Segment Start: Information given
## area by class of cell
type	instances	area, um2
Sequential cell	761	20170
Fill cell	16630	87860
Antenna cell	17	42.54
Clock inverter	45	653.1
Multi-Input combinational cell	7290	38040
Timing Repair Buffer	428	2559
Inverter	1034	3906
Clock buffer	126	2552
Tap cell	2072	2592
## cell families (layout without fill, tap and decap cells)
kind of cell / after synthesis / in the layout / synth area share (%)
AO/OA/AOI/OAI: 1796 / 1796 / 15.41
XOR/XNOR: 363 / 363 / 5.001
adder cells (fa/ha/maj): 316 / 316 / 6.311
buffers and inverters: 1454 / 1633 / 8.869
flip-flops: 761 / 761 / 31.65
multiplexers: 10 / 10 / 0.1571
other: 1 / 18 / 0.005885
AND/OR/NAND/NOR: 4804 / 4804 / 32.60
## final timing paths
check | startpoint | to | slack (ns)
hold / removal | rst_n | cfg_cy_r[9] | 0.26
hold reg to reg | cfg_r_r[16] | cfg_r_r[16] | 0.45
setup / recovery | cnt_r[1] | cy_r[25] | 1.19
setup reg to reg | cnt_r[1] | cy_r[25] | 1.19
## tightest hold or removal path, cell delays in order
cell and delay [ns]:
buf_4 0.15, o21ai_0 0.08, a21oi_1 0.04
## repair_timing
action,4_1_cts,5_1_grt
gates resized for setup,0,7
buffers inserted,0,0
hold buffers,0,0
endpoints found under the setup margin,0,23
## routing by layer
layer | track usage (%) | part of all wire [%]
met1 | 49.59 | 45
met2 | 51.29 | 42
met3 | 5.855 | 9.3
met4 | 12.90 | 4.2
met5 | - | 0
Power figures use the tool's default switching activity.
File: src/design/bqc_state_ram.sv
// ============================================================================
// bqc_state_ram - delay-word memory
// One write port and one read port, read data registered and held between
// reads. No reset; the core clears it with a sweep.
// ============================================================================
module bqc_state_ram #(
    parameter int DEPTH = 32,
    parameter int AW    = 5
) (
    input  logic                 i_clk,
    input  logic                 i_wr_en,
    input  logic [AW-1:0]        i_wr_addr,
    input  bqc_pkg::t_delay_pair i_wr_data,
    input  logic                 i_rd_en,
    input  logic [AW-1:0]        i_rd_addr,
    output bqc_pkg::t_delay_pair o_rd_data
);
    import bqc_pkg::*;

    t_delay_pair r_mem [DEPTH];
    t_delay_pair r_rd_data;

    // write port
    always_ff @(posedge i_clk) begin
        if (i_wr_en) begin
            r_mem[i_wr_addr] <= i_wr_data;
        end
    end

    // read port
    always_ff @(posedge i_clk) begin
        if (i_rd_en) begin
            r_rd_data <= r_mem[i_rd_addr];
        end
    end

    assign o_rd_data = r_rd_data;

endmodule

File: config.mk
export PLATFORM = sky130hd
export DESIGN_NAME = bqc_state_ram
export DESIGN_NICKNAME = d
export VERILOG_FILES = /design/src/design/bqc_pkg.sv /design/src/design/bqc_state_ram.sv
export SDC_FILE = /design/constraint.sdc
export NUM_CORES = 2
export LEC_CHECK = 0
export BUFFER_PORTS_ARGS = -buffer_cell sky130_fd_sc_hd__buf_2
export CELL_PAD_IN_SITES_DETAIL_PLACEMENT = 1
export CELL_PAD_IN_SITES_GLOBAL_PLACEMENT = 1
export CORE_MARGIN = 1.5
export CORE_UTILIZATION = 55
export CTS_CLUSTER_DIAMETER = 200
export DETAILED_ROUTE_END_ITERATION = 10
export GPL_ROUTABILITY_DRIVEN = 0
export GPL_TIMING_DRIVEN = 0
export MAX_ROUTING_LAYER = met4
export PLACE_DENSITY_LB_ADDON = 0.1
export SYNTH_ARGS = -nofsm -noshare
export SYNTH_HDL_FRONTEND = slang
export SYNTH_SLANG_ARGS = --single-unit
File: constraint.sdc
create_clock -name i_clk -period 5.61 [get_ports i_clk]
set_input_delay 0.2805 -clock i_clk [delete_from_list [all_inputs] [get_ports i_clk]]
set_output_delay 0.2805 -clock i_clk [all_outputs]
set_load 0.1 [all_outputs]
<file path="config.mk">
export PLATFORM = sky130hd
export DESIGN_NAME = bqc_mul_round
export DESIGN_NICKNAME = d
export VERILOG_FILES = /design/src/design/bqc_pkg.sv /design/src/design/bqc_mul_round.sv
export SDC_FILE = /design/constraint.sdc
export NUM_CORES = 2
export LEC_CHECK = 0
export BUFFER_PORTS_ARGS = -buffer_cell sky130_fd_sc_hd__buf_4
export CAP_MARGIN = 30
export CORE_MARGIN = 3
export CORE_UTILIZATION = 25
export DETAILED_ROUTE_END_ITERATION = 12
export PLACE_DENSITY = 0.47
export SLEW_MARGIN = 10
export SYNTH_ARGS = -nofsm -noshare
export SYNTH_HDL_FRONTEND = slang
export SYNTH_SLANG_ARGS = --single-unit
</file>
<file path="constraint.sdc">
create_clock -name i_clk -period 10.3 [get_ports i_clk]
set_input_delay 2.06 -clock i_clk [delete_from_list [all_inputs] [get_ports i_clk]]
set_output_delay 2.06 -clock i_clk [all_outputs]
set_load 0.005 [all_outputs]
</file>
$ cat src/design/bqc_pkg.sv
// ============================================================================
// bqc_pkg - shared types and constants of the biquad cascade core
// Fixed-point formats, coefficient bundle, delay-word pair and register map.
// ============================================================================
package bqc_pkg;

    // fixed-point formats
    localparam int CW     = 20;               // coefficient, Q4.16
    localparam int DW     = 40;               // delay word / section signal, Q24.16
    localparam int OW     = 24;               // sample width
    localparam int FRAC   = 16;               // fraction bits
    localparam int PW     = CW + DW - FRAC;   // rounded product width
    localparam int CHAN_W = 3;

    // register map
    localparam int REG_SECTIONS = 4;          // sections with programmable coefficients
    localparam int NW           = 3 * CW;     // numerator register width
    localparam int FW           = 2 * CW;     // feedback register width
    localparam int APB_DW       = 64;
    localparam int APB_AW       = 6;          // eight registers at 8-byte spacing
    localparam int REG_IDX_LSB  = 3;

    localparam logic       REG_KIND_NUMER = 1'b0;
    localparam logic       REG_KIND_FBACK = 1'b1;
    localparam logic [NW-1:0] NUMER_RESET = NW'(65536);
    localparam logic [FW-1:0] FBACK_RESET = '0;

    // coefficients of one section
    typedef struct packed {
        logic signed [CW-1:0] b0;
        logic signed [CW-1:0] b1;
        logic signed [CW-1:0] b2;
        logic signed [CW-1:0] a1;
        logic signed [CW-1:0] a2;
    } t_coef_set;

    // one delay-memory entry: both delay words of a channel/section
    typedef struct packed {
        logic signed [DW-1:0] w2;
        logic signed [DW-1:0] w1;
    } t_delay_pair;

endpackage
[src/hw/rtl/ipv4cs_pkg.sv]
// Shared types, constants and the one's complement adder for the IPv4/UDP
// checksum generator. No dependencies.
package ipv4cs_pkg;

    // Frame positions and spans are compared at 17 bits so that
    // 14 + total_length never wraps.
    typedef logic [16:0] t_span;

    localparam t_span ETH_HDR        = 17'd14;
    localparam t_span IP_HDR_END     = 17'd34;
    localparam t_span POS_ETHERTYPE  = 17'd13;
    localparam t_span POS_IHL        = 17'd14;
    localparam t_span POS_TOTAL_LEN  = 17'd17;
    localparam t_span POS_PROTOCOL   = 17'd23;
    localparam t_span POS_IP_FIRST   = 17'd15;
    localparam t_span POS_IP_CSUM    = 17'd25;
    localparam t_span POS_IP_LAST    = 17'd33;
    localparam t_span POS_ADDR_FIRST = 17'd27;
    localparam t_span UDP_CSUM_OFS   = 17'd6;

    localparam logic [15:0] ETHERTYPE_IPV4 = 16'h0800;
    localparam logic [7:0]  PROTO_UDP      = 8'h11;
    localparam logic [3:0]  MIN_IHL        = 4'd5;

    // Per-frame totals handed from the accumulator to the finishing stage.
    typedef struct packed {
        logic [15:0] ip_sum;
        logic [15:0] udp_sum;
        logic [3:0]  header_words;
        logic [15:0] total_length;
        logic        type_ok;
        logic        proto_ok;
    } t_frame_sums;

    // One's complement 16-bit add with end-around carry.
    function automatic logic [15:0] oc_add(input logic [15:0] a, input logic [15:0] b);
        logic [16:0] s;
        s = {1'b0, a} + {1'b0, b};
        return s[15:0] + 16'(s[16]);
    endfunction

endpackage

[src/hw/rtl/ipv4cs_accum.sv]
// Running-sum stage: tracks the byte position, header fields and both
// one's complement sums, and captures the totals at the last byte of a frame.
// Depends on ipv4cs_pkg.
module ipv4cs_accum #(
    parameter int POSITION_BITS = 16
) (
    input  logic                     i_clk,
    input  logic                     i_rst_n,
    input  logic                     i_enable,
    input  logic                     i_valid,
    input  logic [7:0]               i_byte,
    input  logic                     i_last,
    output logic                     o_valid,
    output ipv4cs_pkg::t_frame_sums  o_sums,
    output logic [POSITION_BITS-1:0] o_covered
);
    import ipv4cs_pkg::*;

    localparam logic [POSITION_BITS-1:0] POS_MAX = {POSITION_BITS{1'b1}};

    logic [POSITION_BITS-1:0] r_pos, n_pos;
    logic [15:0]              r_ip_sum, n_ip_sum;
    logic [15:0]              r_udp_sum, n_udp_sum;
    logic [7:0]               r_held, n_held;
    logic [3:0]               r_hwords, n_hwords;
    logic [15:0]              r_tlen, n_tlen;
    logic                     r_type_ok, n_type_ok;
    logic                     r_proto_ok, n_proto_ok;
    logic                     r_snap_valid;
    t_frame_sums              r_snap;
    logic [POSITION_BITS-1:0] r_covered;

    logic        take;
    logic        odd;
    logic [15:0] word;
    t_span       p;
    t_span       pay_start;
    t_span       pay_end;
    logic        ip_add;
    logic        addr_add;
    logic        in_payload;
    logic        udp_add;
    logic [15:0] udp_operand;

    always_comb begin
        take      = i_valid && (r_pos != POS_MAX);
        odd       = r_pos[0];
        word      = {r_held, i_byte};
        p         = 17'(r_pos);
        pay_start = ETH_HDR + {11'd0, r_hwords, 2'b00};
        pay_end   = ETH_HDR + {1'b0, r_tlen};

        ip_add   = odd && p >= POS_IP_FIRST && p <= POS_IP_LAST && p != POS_IP_CSUM;
        addr_add = odd && p >= POS_ADDR_FIRST && p <= POS_IP_LAST;
        in_payload = p >= pay_start && p < pay_end &&
                     p != 17'(pay_start + UDP_CSUM_OFS) &&
                     p != 17'(pay_start + UDP_CSUM_OFS + 17'd1);

        // The address words and the payload overlap only when the header
        // length is below the minimum, and then no checksum is reported.
        udp_add     = 1'b0;
        udp_operand = word;
        if (addr_add) begin
            udp_add = 1'b1;
        end else if (in_payload && odd) begin
            udp_add = 1'b1;
        end else if (in_payload && (17'(p + 17'd1) == pay_end)) begin
            udp_add     = 1'b1;
            udp_operand = {i_byte, 8'h00};
        end

        n_pos      = r_pos;
        n_ip_sum   = r_ip_sum;
        n_udp_sum  = r_udp_sum;
        n_held     = r_held;
        n_hwords   = r_hwords;
        n_tlen     = r_tlen;
        n_type_ok  = r_type_ok;
        n_proto_ok = r_proto_ok;
        if (take) begin
            n_pos = r_pos + 1'b1;
            if (p == POS_ETHERTYPE) n_type_ok  = (word == ETHERTYPE_IPV4);
            if (p == POS_IHL)       n_hwords   = i_byte[3:0];
            if (p == POS_TOTAL_LEN) n_tlen     = word;
            if (p == POS_PROTOCOL)  n_proto_ok = (i_byte == PROTO_UDP);
            if (ip_add)             n_ip_sum   = oc_add(r_ip_sum, word);
            if (udp_add)            n_udp_sum  = oc_add(r_udp_sum, udp_operand);
            if (!odd)               n_held     = i_byte;
        end
    end

    always_ff @(posedge i_clk) begin
        if (!i_rst_n) begin
            r_pos        <= '0;
            r_ip_sum     <= '0;
            r_udp_sum    <= '0;
            r_held       <= '0;
            r_hwords     <= '0;
            r_tlen       <= '0;
            r_type_ok    <= 1'b0;
            r_proto_ok   <= 1'b0;
            r_snap_valid <= 1'b0;
        end else if (i_enable) begin
            r_snap_valid <= i_valid && i_last;
            if (i_valid && i_last) begin
                // Frame done: per-frame state starts over for the next one.
                r_pos      <= '0;
                r_ip_sum   <= '0;
                r_udp_sum  <= '0;
                r_held     <= '0;
                r_hwords   <= '0;
                r_tlen     <= '0;
                r_type_ok  <= 1'b0;
                r_proto_ok <= 1'b0;
            end else begin
                r_pos      <= n_pos;
                r_ip_sum   <= n_ip_sum;
                r_udp_sum  <= n_udp_sum;
                r_held     <= n_held;
                r_hwords   <= n_hwords;
                r_tlen     <= n_tlen;
                r_type_ok  <= n_type_ok;
                r_proto_ok <= n_proto_ok;
            end
        end
    end

    always_ff @(posedge i_clk) begin
        if (i_enable && i_valid && i_last) begin
            r_snap.ip_sum       <= n_ip_sum;
            r_snap.udp_sum      <= n_udp_sum;
            r_snap.header_words <= n_hwords;
            r_snap.total_length <= n_tlen;
            r_snap.type_ok      <= n_type_ok;
            r_snap.proto_ok     <= n_proto_ok;
            r_covered           <= n_pos;
        end
    end

    assign o_valid   = r_snap_valid;
    assign o_sums    = r_snap;
    assign o_covered = r_covered;

endmodule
Segment End: Information given
Work to be completed: Filter the records above for "removal" and copy every matching line.

Result:
hold / removal | rst_n | cfg_cy_r[9] | 0.26
## tightest hold or removal path, cell delays in order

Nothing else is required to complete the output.